Post-exertional malaise (PEM) is the cardinal and distinguishing feature of ME/CFS. As the phrase suggests, PEM is an increase in severity of symptoms (e.g. fatigue, weakness, orthostatic intolerance) and signs (e.g. heart rate variation, temperature dysregulation) that occurs following physical and cognitive exertion. Patients report that PEM can be triggered by the most mundane of daily activities including sitting upright at the dining table, standing to make a salad, taking a shower, driving a car, grocery shopping and cleaning the house. Cognitive exertion that triggers PEM can occur by listening to a lecture, socializing, having a conversation or reading. Upright posture (defined as feet on the floor) that occurs during physical and cognitive activities (e.g. walking, sitting at a desk) may be sufficient exertion to trigger PEM. Our clinical observations of hundreds of ME/CFS patients indicate that less time in an upright posture with feet on the floor over a 24-h period is associated with severe illness symptoms and disability. Patients with <5 h of upright activity (with feet on the floor) were more likely to be home or bedbound and unemployed compared to patients with ≥5 h of upright activity [Citation8].

We were interested in understanding ME/CFS patients’ perspective of PEM in order to identify point-of-care methods to assess PEM for diagnosis. ME/CFS patients participating in an ongoing longitudinal study responded to an online PEM questionnaire during the first year. The PEM questionnaire used open-ended text responses to capture patients’ personal stories about PEM triggers, experiences, recovery, and prevention. Our objective was to review the responses, recode them to categorical topics and determine if there were differences in PEM by duration of illness.

Materials and methods

Participants: This analysis included responses from 151 ME/CFS patients who had been seen at Bateman Horne Center (Salt Lake City, UT) for routine clinical care between February 2018 and September 2019 and consented to participate in a longitudinal study (described in [Citation9]). This study aimed to recruit and compare shorter duration illness to longer duration illness. While choosing <4 year as short duration illness is somewhat arbitrary, this timeframe was a clinical decision based on the findings that ME/CFS patients sick for shorter periods of time had different profiles compared to those with longer duration illness [Citation10]. Patients sick for >10 years with ME/CFS were selected to provide as great of contrast between ‘short’ and ‘long’ duration of illness as possible. The 151 ME/CFS subjects included 75 sick with ME/CFS for <4 years (<4 ME/CFS) and 76 sick for greater than 10 years (>10 ME/CFS). The age range of ME/CFS participants was 18–65 years at the time of informed consent. Enrolled ME/CFS participants were required to fulfill at least one of ME/CFS case definitions [Citation1,Citation11,Citation12].
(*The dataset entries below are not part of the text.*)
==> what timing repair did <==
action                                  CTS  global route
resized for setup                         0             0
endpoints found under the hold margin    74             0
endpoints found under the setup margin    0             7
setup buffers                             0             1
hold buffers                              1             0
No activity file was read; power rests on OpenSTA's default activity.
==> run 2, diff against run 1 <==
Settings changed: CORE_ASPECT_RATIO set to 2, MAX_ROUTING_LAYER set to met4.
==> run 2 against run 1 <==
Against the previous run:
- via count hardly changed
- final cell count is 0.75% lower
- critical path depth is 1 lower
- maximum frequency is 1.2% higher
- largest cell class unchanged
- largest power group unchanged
<file path="config.mk">
export PLATFORM = sky130hd
export DESIGN_NAME = fm_env_gen
export DESIGN_NICKNAME = d
export VERILOG_FILES = /design/src/rtl/fm_env_pkg.sv /design/src/rtl/fm_env_timer.sv /design/src/rtl/fm_env_op.sv /design/src/rtl/fm_env_gen.sv
export SDC_FILE = /design/constraint.sdc
export NUM_CORES = 1
export LEC_CHECK = 0
export BUFFER_PORTS_ARGS = -buffer_cell sky130_fd_sc_hd__clkbuf_2
export CELL_PAD_IN_SITES_DETAIL_PLACEMENT = 2
export CELL_PAD_IN_SITES_GLOBAL_PLACEMENT = 2
export CORE_ASPECT_RATIO = 0.9
export CORE_UTILIZATION = 29
export DETAILED_ROUTE_END_ITERATION = 8
export PLACE_DENSITY_LB_ADDON = 0.1
export SLEW_MARGIN = 20
export SYNTH_ARGS = -nofsm -noshare
export SYNTH_HDL_FRONTEND = slang
export SYNTH_SLANG_ARGS = --single-unit
</file>
<file path="constraint.sdc">
create_clock -name clk -period 10.3 [get_ports clk]
set_input_delay 2.575 -clock clk [delete_from_list [all_inputs] [get_ports clk]]
set_output_delay 2.575 -clock clk [all_outputs]
set_load 0.02 [all_outputs]
</file>
<file path="src/rtl/fm_env_pkg.sv">
package fm_env_pkg;

  localparam int ATT_W   = 10;
  localparam int RATE_W  = 32;
  localparam int SH_LSB  = 24;
  localparam logic [ATT_W-1:0] ATT_MAX = '1;

  typedef enum logic [2:0] {
    EG_OFF = 3'd0,
    EG_REL = 3'd1,
    EG_SUS = 3'd2,
    EG_DEC = 3'd3,
    EG_ATK = 3'd4
  } eg_phase_t;

  // gate: true when the counter bits below the rate shift are all zero
  function automatic logic gate_open(input logic [RATE_W-1:0] rate, input logic [31:0] cnt);
    logic [7:0]  sh;
    logic [31:0] mask;
    sh   = rate[RATE_W-1:SH_LSB];
    mask = (sh >= 8'd32) ? 32'hFFFF_FFFF : ((32'd1 << sh) - 32'd1);
    return (cnt & mask) == 32'd0;
  endfunction

  // exponent: 3-bit field picked by the counter bits above the shift
  function automatic logic [2:0] pick_exp(input logic [RATE_W-1:0] rate, input logic [31:0] cnt);
    logic [7:0]  sh;
    logic [31:0] upper;
    int          k;
    sh    = rate[RATE_W-1:SH_LSB];
    upper = (sh >= 8'd32) ? 32'd0 : (cnt >> sh);
    k     = int'(upper[2:0]);
    return rate[k*3 +: 3];
  endfunction

  // exponential attack: signed sum, caller clamps at zero
  function automatic logic signed [31:0] attack_sum(input logic [ATT_W-1:0] att, input logic [2:0] e);
    logic signed [31:0] cur;
    logic signed [31:0] inv;
    cur = $signed({{(32-ATT_W){1'b0}}, att});
    inv = ~cur;
    return cur + ((inv <<< e) >>> 5);
  endfunction

  // linear rise with saturation at the maximum attenuation
  function automatic logic [ATT_W-1:0] rise_sat(input logic [ATT_W-1:0] att, input logic [2:0] e);
    logic [31:0] s;
    s = {{(32-ATT_W){1'b0}}, att} + ((32'd1 << e) >> 1);
    return (s >= {{(32-ATT_W){1'b0}}, ATT_MAX}) ? ATT_MAX : s[ATT_W-1:0];
  endfunction

endpackage

</file>
<file path="src/rtl/fm_env_timer.sv">
module fm_env_timer #(
  parameter int TIMER_W      = 32,
  parameter int CNT_W        = 12,
  parameter int FRAC_W       = 16,
  parameter int TICK_SAMPLES = 3
) (
  input  logic               clk,
  input  logic               rst_n,
  input  logic               sample_en,
  input  logic [TIMER_W-1:0] timer_step,
  output logic               tick,
  output logic [CNT_W-1:0]   cnt_next
);

  localparam logic [TIMER_W-1:0] THRESH = TIMER_W'(TICK_SAMPLES) << FRAC_W;

  logic [TIMER_W-1:0] acc;
  logic [CNT_W-1:0]   cnt;

  assign tick     = (acc >= THRESH);
  assign cnt_next = cnt + CNT_W'(1);

  always_ff @(posedge clk or negedge rst_n) begin
    if (!rst_n) begin
      acc <= '0;
      cnt <= '0;
    end else begin
      acc <= acc - (tick ? THRESH : '0) + (sample_en ? timer_step : '0);
      if (tick) cnt <= cnt_next;
    end
  end

  AST_CNT_ADVANCES: assert property (@(posedge clk) disable iff (!rst_n)
    tick |=> (cnt == CNT_W'($past(cnt) + CNT_W'(1))));
  AST_CNT_HOLDS: assert property (@(posedge clk) disable iff (!rst_n)
    !tick |=> $stable(cnt));
  AST_BACKLOG_DRAINS: assert property (@(posedge clk) disable iff (!rst_n)
    (tick && !sample_en) |=> (acc < $past(acc)));

endmodule

</file>
<file path="src/rtl/fm_env_op.sv">
module fm_env_op
  import fm_env_pkg::*;
#(
  parameter int CNT_W = 12
) (
  input  logic              clk,
  input  logic              rst_n,
  input  logic              tick,
  input  logic [CNT_W-1:0]  cnt,
  input  logic              key_on,
  input  logic              key_off,
  input  logic [RATE_W-1:0] atk_word,
  input  logic [RATE_W-1:0] dec_word,
  input  logic [RATE_W-1:0] sus_word,
  input  logic [RATE_W-1:0] rel_word,
  input  logic [ATT_W-1:0]  sus_lvl,
  output logic [ATT_W-1:0]  att,
  output eg_phase_t         phase,
  output logic              step
);

  logic [RATE_W-1:0]  cur_word;
  logic [31:0]        cnt_w;
  logic               gate;
  logic [2:0]         ex;
  logic signed [31:0] atk_s;
  logic [ATT_W-1:0]   rise;
  logic [ATT_W-1:0]   att_nx;
  eg_phase_t          phase_nx;
  logic               do_step;

  assign cnt_w = 32'(cnt);

  always_comb begin
    unique case (phase)
      EG_ATK:  cur_word = atk_word;
      EG_DEC:  cur_word = dec_word;
      EG_SUS:  cur_word = sus_word;
      default: cur_word = rel_word;
    endcase
  end

  assign gate    = gate_open(cur_word, cnt_w);
  assign ex      = pick_exp(cur_word, cnt_w);
  assign atk_s   = attack_sum(att, ex);
  assign rise    = rise_sat(att, ex);
  assign do_step = tick && gate && (phase != EG_OFF) && !key_on && !key_off;

  always_comb begin
    att_nx   = att;
    phase_nx = phase;
    unique case (phase)
      EG_ATK: begin
        if (atk_s <= 0) begin
          att_nx   = '0;
          phase_nx = EG_DEC;
        end else begin
          att_nx = atk_s[ATT_W-1:0];
        end
      end
      EG_DEC: begin
        att_nx = rise;
        if (rise >= sus_lvl) phase_nx = EG_SUS;
      end
      EG_SUS: att_nx = rise;
      EG_REL: begin
        att_nx = rise;
        if (rise == ATT_MAX) phase_nx = EG_OFF;
      end
      default: ;
    endcase
  end

  always_ff @(posedge clk or negedge rst_n) begin
    if (!rst_n) begin
      att   <= ATT_MAX;
      phase <= EG_OFF;
      step  <= 1'b0;
    end else begin
      step <= do_step;
      if (key_on)       phase <= EG_ATK;
      else if (key_off) phase <= EG_REL;
      else if (do_step) begin
        att   <= att_nx;
        phase <= phase_nx;
      end
    end
  end

  AST_OFF_SILENT: assert property (@(posedge clk) disable iff (!rst_n)
    (phase == EG_OFF) |-> (att == ATT_MAX));
  AST_KEYON_ATTACK: assert property (@(posedge clk) disable iff (!rst_n)
    key_on |=> (phase == EG_ATK));
  AST_KEYOFF_RELEASE: assert property (@(posedge clk) disable iff (!rst_n)
    (key_off && !key_on) |=> (phase == EG_REL));
  AST_ATTACK_ENDS_AT_ZERO: assert property (@(posedge clk) disable iff (!rst_n)
    (phase == EG_ATK && !key_on && !key_off) |=> (phase != EG_DEC || att == '0));
  AST_RELEASE_RISES: assert property (@(posedge clk) disable iff (!rst_n)
    (phase == EG_REL && !key_on && !key_off) |=> (att >= $past(att)));
  AST_STEP_NEEDS_TICK: assert property (@(posedge clk) disable iff (!rst_n)
    !tick |=> !step);

endmodule

</file>
<file path="src/rtl/fm_env_gen.sv">
module fm_env_gen
  import fm_env_pkg::*;
#(
  parameter int NUM_OPS = 4,
  parameter int TIMER_W = 32,
  parameter int CNT_W   = 12
) (
  input  logic                     clk,
  input  logic                     rst_n,
  input  logic                     sample_en,
  input  logic [TIMER_W-1:0]       timer_step,
  input  logic [NUM_OPS-1:0]       key_on,
  input  logic [NUM_OPS-1:0]       key_off,
  input  logic [NUM_OPS*32-1:0]    atk_rate,
  input  logic [NUM_OPS*32-1:0]    dec_rate,
  input  logic [NUM_OPS*32-1:0]    sus_rate,
  input  logic [NUM_OPS*32-1:0]    rel_rate,
  input  logic [NUM_OPS*10-1:0]    sus_lvl,
  input  logic [NUM_OPS*10-1:0]    tot_lvl,
  output logic [NUM_OPS*11-1:0]    env_lvl,
  output logic [NUM_OPS*3-1:0]     op_state,
  output logic [NUM_OPS-1:0]       op_step
);

  localparam int ENV_W = ATT_W + 1;

  logic             tick;
  logic [CNT_W-1:0] cnt_next;

  fm_env_timer #(
    .TIMER_W(TIMER_W),
    .CNT_W  (CNT_W)
  ) u_timer (
    .clk       (clk),
    .rst_n     (rst_n),
    .sample_en (sample_en),
    .timer_step(timer_step),
    .tick      (tick),
    .cnt_next  (cnt_next)
  );

  for (genvar g = 0; g < NUM_OPS; g++) begin : g_op
    logic [ATT_W-1:0] att;
    eg_phase_t        phase;

    fm_env_op #(.CNT_W(CNT_W)) u_op (
      .clk     (clk),
      .rst_n   (rst_n),
      .tick    (tick),
      .cnt     (cnt_next),
      .key_on  (key_on[g]),
      .key_off (key_off[g]),
      .atk_word(atk_rate[g*32 +: 32]),
      .dec_word(dec_rate[g*32 +: 32]),
      .sus_word(sus_rate[g*32 +: 32]),
      .rel_word(rel_rate[g*32 +: 32]),
      .sus_lvl (sus_lvl[g*ATT_W +: ATT_W]),
      .att     (att),
      .phase   (phase),
      .step    (op_step[g])
    );

    assign env_lvl[g*ENV_W +: ENV_W] = ENV_W'(att) + ENV_W'(tot_lvl[g*ATT_W +: ATT_W]);
    assign op_state[g*3 +: 3]        = phase;
  end

endmodule

</file>
==> flow_summary.yaml <==
status:
  status: "finished clean"
clock_tree:
  clock_latency_ns: 0.40
  clk_pin_slew_ns: 0.09
  holdBufCountCts: 0
  cts.sinks: 100
  cts_buffers: 9
  ctsHtreeMaxLevel: 3
  cts_tree: "built"
  root_buffer: "clkbuf_16"
  clockBufferDepth: 2
drt:
  drt-total-wl_um: 111000
  wl_per_cell_um: 23.5
  first_pass_iters: 5
  antenna_left: 0
  route.detailed.drc: 0
  vias: 25900
  routed_via_density: 5.49
  drt_iter0_drc: 976
critical_path:
  crit_required_ns: 10.56
  crit_fanout: 11
  path_class: "input pin to flop"
  regToRegStartpoint: "u_timer.cnt[0]$_DFFE_PN0P_"
  cpMaxStageDelayCell: "or3_1"
  start_kind: "input pin"
  regToRegEndpoint: "g_op[3].u_op.phase[0]$_DFFE_PN0P_"
  cpPeakStageDelay_ns: 0.42
  endpoint_kind: "flop"
  r2r_cells: 37
  ff2ff_setup_slack_ns: 1.15
  worstPathArrival_ns: 10.15
floorplan:
  dieArea_um2: 77300
  die_w_um: 293
  coreArea_um2: 75000
  start_util: 0.294
  die_h_um: 264
  ios: 695
  rows: 95
sta:
  slew_violations: 0
  min_period_over_period: 0.960
  setup_tns_ns: 0
  layout_min_cycle_time_ns: 9.89
  max-slew-margin-rel: 0.266
  setup_viol: 0
  hold_violations: 0
  fin_skew_ns: 0.0146
  max_clock_freq_mhz: 101
  worst_slew_pin_slew_ns: 1.10
logic_synthesis:
  synth_nets: 3845
  yosysWarnings: 0
  async_flop_share: 1.00
  ys_ff_latch: 100
  synth-edff-count: 0
  yosysSeqAreaShare: 0.116
  synthFlopType: "dfrtp_1"
  synth_top_area_cell: "ha_1"
  synth_cell_types: 102
  syn_area_um2: 22100
  yosysMostFrequentCell: "nand2_1"
  yosysTopAreaCellShare: 0.122
  synthCells: 2980
  synth_commonest_cells: "277 x nand2_1, 269 x mux2i_1, 239 x inv_1, 223 x nor2_1, 216 x ha_1"
  syn_area_per_cell_um2: 7.41
  ys_top_cells_by_area: "ha_1 12%, mux2i_1 12%, dfrtp_1 6.8%"
layout:
  final_nets: 4552
  final_util: 0.372
  syn_to_final_growth_pct: 26.5
  final_layout_size_suffix_gt1_frac: 0.289
  stdcell_count: 4716
  design_area_um2: 27900
placement:
  dp.cells: 4686
  io_buffers: 694
  placed_area_um2: 27400
  gp_routability_congestion: 0.899
  place_hpwl_um: 93500
global_route:
  grt_pass1_wl_um: 170000
  grt_usage: 0.278
  antenna_found_initial: 7
  grt_pass1_vias: 28500
  grt_start_max_net_pins: 55
  grt-ovfl-total: 0
worst_hold_path:
  hp-start: "u_timer.acc[0]$_DFF_PN0_"
  min_to: "u_timer.acc[0]$_DFF_PN0_"
  hold_path.class: "flop to flop"
  min_delay_path_depth: 1
power:
  power_mw: 3.69
  p_leak_nw: 13.8
  powerDensity_nw_per_um2: 132
  vdd_drop_max_uv: 98.5
run:
  cap_violations: 0
-- state kept, by name, summed over array words and instances (netlist names) --
register and count:
g_op.u_op.phase 12, u_timer.acc 32, g_op.u_op.step 4, u_timer.cnt 12
g_op.u_op.att 40
-- layout make-up --
type / count / area, µm²
fill: 8900 / 47100
clock buffer: 10 / 229
antenna: 6 / 15.0
sequential: 100 / 2560
clock inverter: 6 / 46.3
inverter: 242 / 908
timing repair buffer: 851 / 4720
multi-input combinational: 2483 / 18200
tap: 1018 / 1270
-- repair_timing --
action | 4_1_cts | 5_1_grt
pin swaps | 0 | 5
buffers inserted | 0 | 8
setup endpoints to repair | 6 | 37
resized for setup | 3 | 46
-- worst max-delay path: cells and delay by family --
family                   cells  cell delay [ns]
AO/OA/AOI/OAI               19             3.67
adder cells (fa/ha/maj)      3             0.91
buffers and inverters        6             1.06
AND/OR/NAND/NOR             10             1.88
-- cell usage in the layout, fill, tap and decap left out, types with 34 or more instances in the layout --
master,Yosys,routed
nand2_1,277,276
a21oi_1,210,207
nand3_1,70,70
buf_4,11,152
dfstp_2,40,40
a21o_1,62,61
xor2_1,40,40
inv_1,239,239
mux2_2,62,62
xnor2_1,89,89
nor3_1,70,70
o221ai_1,34,34
dfrtp_1,60,56
clkbuf_2,0,693
o21ai_0,185,179
nor2_1,223,220
mux2i_1,269,265
nand2b_1,48,48
ha_1,216,216
o21bai_1,42,42
-- per-stage QoR --
stage | worst slack [ns] | hold slack (ns)
5_1_grt | -0.0418 | 0.517
4_1_cts | 0.0437 | 0.501
3_5_place_dp | -0.473 | 0.479
2_1_floorplan | 0.634 | 0.456
6_report | 0.414 | 0.492
3_3_place_gp | -0.166 | 0.465
-- worst max-delay path by stage --
stage               slack (ns)                           endpoint  cells past startpoint           from
finish                    0.41  g_op[3].u_op.phase[0]$_DFFE_PN0P_                     38  dec_rate[126]
global route             -0.04  g_op[0].u_op.phase[0]$_DFFE_PN0P_                     33   sus_rate[24]
CTS                       0.04  g_op[0].u_op.phase[1]$_DFFE_PN0P_                     33   dec_rate[24]
detailed placement       -0.47  g_op[1].u_op.phase[0]$_DFFE_PN0P_                     37   sus_rate[57]
global placement         -0.17  g_op[0].u_op.phase[2]$_DFFE_PN0P_                     32   rel_rate[24]
floorplan                 0.63  g_op[0].u_op.phase[0]$_DFFE_PN0P_                     37   atk_rate[27]
-- logic make-up (layout without fill, tap and decap cells) --
group           Yosys count  count (layout)  synth area share
other cells               0               6                 0
buf+inv                 397            1109            0.0723
simple gates            898             898             0.195
compound gates          888             888             0.270
flops                   100             100             0.116
mux                     338             338             0.160
xor+xnor                129             129            0.0512
fa+ha+maj               230             230             0.135
-- report_power, final --
part	leakage, nW	switching [mW]	internal (mW)
clock network	0.135	0.199	0.167
registers	1.14	0.0904	0.504
logic	12.5	1.60	1.13
total	13.8	1.89	1.81
-- layer usage --
layer / global-route usage / up-vias / share of wire
met1: 0.352 / 12900 / 0.45
li1: - / 12300 / -
met3: 0.0264 / 82 / 0.032
met2: 0.504 / 548 / 0.50
met5: 0 / - / 0.000099
met4: 0.0618 / 2 / 0.019
Power figures use the tool's default switching activity.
PEM Questionnaire: The PEM Questionnaire was designed by the Bateman Horne Center so ME/CFS patients could describe PEM in their own words. It was an online survey administered to ME/CFS patients one time during the first year of the study. The PEM Questionnaire included the following six questions, and the type of response is in parentheses:

  1. What kind of exertion triggers your PEM? (open-ended text response)

  2. Does PEM happen … (single choice),

    1. minutes after exertion

    2. hours after exertion

    3. a day or more after exertion

    4. not at all

  3. Please describe what happens to you when PEM occurs (open-ended text response)

  4. How long does it take you to recover from PEM? (single choice)

    1. at least a day

    2. several days

    3. at least a week

    4. several weeks

    5. a month or more

  5. What do you do to recover from PEM? (open-ended text response)

  6. What do you do to prevent PEM from occurring? (open-ended text response)

Responses were exported to Microsoft Excel for analysis. Open-ended text responses were reviewed and summarized for each PEM category (triggers, experiences, recovery, and prevention) followed by assigning a topic/thematic variable name. It should be noted that ME/CFS is a fluid disease, which often presents differently in individuals from day to day. If a subject mentioned multiple types of triggers, it was recorded as such. The assigned variables are shown in .

Table 1. Patients described their experiences with the four clinically relevant categories of PEM that were than transcribed into a medically relevant term or phrase.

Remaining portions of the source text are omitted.